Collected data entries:
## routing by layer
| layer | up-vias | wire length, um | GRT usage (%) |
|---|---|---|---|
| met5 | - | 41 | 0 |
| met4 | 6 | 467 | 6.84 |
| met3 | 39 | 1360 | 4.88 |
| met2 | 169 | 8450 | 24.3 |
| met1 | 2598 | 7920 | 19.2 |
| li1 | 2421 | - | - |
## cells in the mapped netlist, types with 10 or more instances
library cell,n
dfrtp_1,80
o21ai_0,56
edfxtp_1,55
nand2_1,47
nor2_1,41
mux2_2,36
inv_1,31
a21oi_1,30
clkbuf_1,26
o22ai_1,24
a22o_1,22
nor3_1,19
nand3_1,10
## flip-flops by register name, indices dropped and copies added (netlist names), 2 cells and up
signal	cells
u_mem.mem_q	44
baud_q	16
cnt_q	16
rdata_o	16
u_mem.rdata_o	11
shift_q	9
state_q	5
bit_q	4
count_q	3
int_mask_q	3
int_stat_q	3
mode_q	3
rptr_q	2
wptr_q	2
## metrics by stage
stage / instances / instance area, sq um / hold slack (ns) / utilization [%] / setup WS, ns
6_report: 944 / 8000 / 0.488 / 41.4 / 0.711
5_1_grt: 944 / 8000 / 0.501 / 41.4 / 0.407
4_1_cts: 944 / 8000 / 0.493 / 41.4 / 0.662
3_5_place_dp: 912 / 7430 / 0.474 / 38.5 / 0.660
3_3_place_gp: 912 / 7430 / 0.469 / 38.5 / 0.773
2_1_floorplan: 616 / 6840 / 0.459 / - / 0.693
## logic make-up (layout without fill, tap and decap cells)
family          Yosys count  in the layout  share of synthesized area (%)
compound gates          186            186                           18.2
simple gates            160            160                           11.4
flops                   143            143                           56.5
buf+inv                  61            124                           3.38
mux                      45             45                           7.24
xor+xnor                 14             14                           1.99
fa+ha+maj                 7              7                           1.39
===== config.mk =====
export PLATFORM = sky130hd
export DESIGN_NAME = pbmr_top
export DESIGN_NICKNAME = d
export VERILOG_FILES = /design/src/verilog/pbmr_pkg.sv /design/src/verilog/pbmr_mdio_engine.sv /design/src/verilog/pbmr_top.sv
export SDC_FILE = /design/constraint.sdc
export NUM_CORES = 1
export LEC_CHECK = 0
export BUFFER_PORTS_ARGS = -buffer_cell sky130_fd_sc_hd__clkbuf_2
export CAP_MARGIN = 25
export CORE_MARGIN = 1
export CORE_UTILIZATION = 55
export DETAILED_ROUTE_END_ITERATION = 8
export PLACE_DENSITY = 0.74
export SYNTH_ARGS = -nofsm -noshare
export SYNTH_HDL_FRONTEND = slang
export SYNTH_SLANG_ARGS = --single-unit

===== constraint.sdc =====
create_clock -name mclk_i -period 3.3 [get_ports mclk_i]
set_input_delay 0.66 -clock mclk_i [delete_from_list [all_inputs] [get_ports mclk_i]]
set_output_delay 0.66 -clock mclk_i [all_outputs]
set_load 0.02 [all_outputs]
==> src/core/bmsa_pkg.sv <==
// package: register map, field layout, op codes and carrier types of the bcd math/shift unit
package bmsa_pkg;
  // register byte offsets, decoded on the low address byte
  localparam int ADDR_W = 8;
  localparam logic [7:0] OFS_CTRL = 8'h00;
  localparam logic [7:0] OFS_CONST = 8'h04;
  localparam logic [7:0] OFS_MADDR = 8'h08;
  localparam logic [7:0] OFS_ACC = 8'h0C;
  localparam logic [7:0] OFS_STACK = 8'h10;
  localparam logic [7:0] OFS_STATUS = 8'h14;
  // control register fields
  localparam int CTRL_START_BIT = 0;
  localparam int CTRL_OP_LSB = 1;
  localparam int CTRL_OP_W = 3;
  localparam int CTRL_SRC_BIT = 4;
  // status register fields
  localparam int STS_FLAG_LSB = 0;
  localparam int STS_BUSY_BIT = 8;
  // operation codes in the control register op field; zero does nothing
  localparam logic [2:0] NO_OP = 3'h0;
  localparam logic [2:0] BCD_MULTIPLY_OP = 3'h1;
  localparam logic [2:0] BCD_DIVIDE_OP = 3'h2;
  localparam logic [2:0] BINARY_INCREMENT_OP = 3'h3;
  localparam logic [2:0] BINARY_DECREMENT_OP = 3'h4;
  localparam logic [2:0] SHIFT_LEFT_OP = 3'h5;
  // reset values
  localparam logic [31:0] ACC_RST = 32'h0000_0000;
  localparam logic [31:0] STACK_RST = 32'h0000_0000;
  localparam logic [15:0] WORD_RST = 16'h0000;
  // datapath widths: 4 and 8 bcd digits, worst case with illegal digits
  localparam int WORD_W = 16;
  localparam int BIN4_W = 15;
  localparam int BIN8_W = 28;
  localparam int PROD_W = 30;
  localparam logic [5:0] SHIFT_MAX = 6'h20;
  localparam logic [2:0] HSIZE_WORD = 3'h2;
  localparam logic [4:0] DIV_LAST = 5'h1B;
  // word memory request and answer
  typedef struct packed {
    logic req;
    logic we;
    logic [15:0] addr;
    logic [15:0] wdata;
  } bmsa_mem_req_t;
  typedef struct packed {
    logic ack;
    logic [15:0] rdata;
  } bmsa_mem_rsp_t;
  // status flags, laid out as status bits 3..0
  typedef struct packed {
    logic operand_overflow_flag;
    logic invalid_bcd_flag;
    logic negative_result_flag;
    logic zero_result_flag;
  } bmsa_flags_t;
endpackage : bmsa_pkg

WHAT TO DO →
Scan the data for lines containing "netlist" and copy all of them.

ANSWER TO THIS EXERCISE →
## cells in the mapped netlist, types with 10 or more instances
## flip-flops by register name, indices dropped and copies added (netlist names), 2 cells and up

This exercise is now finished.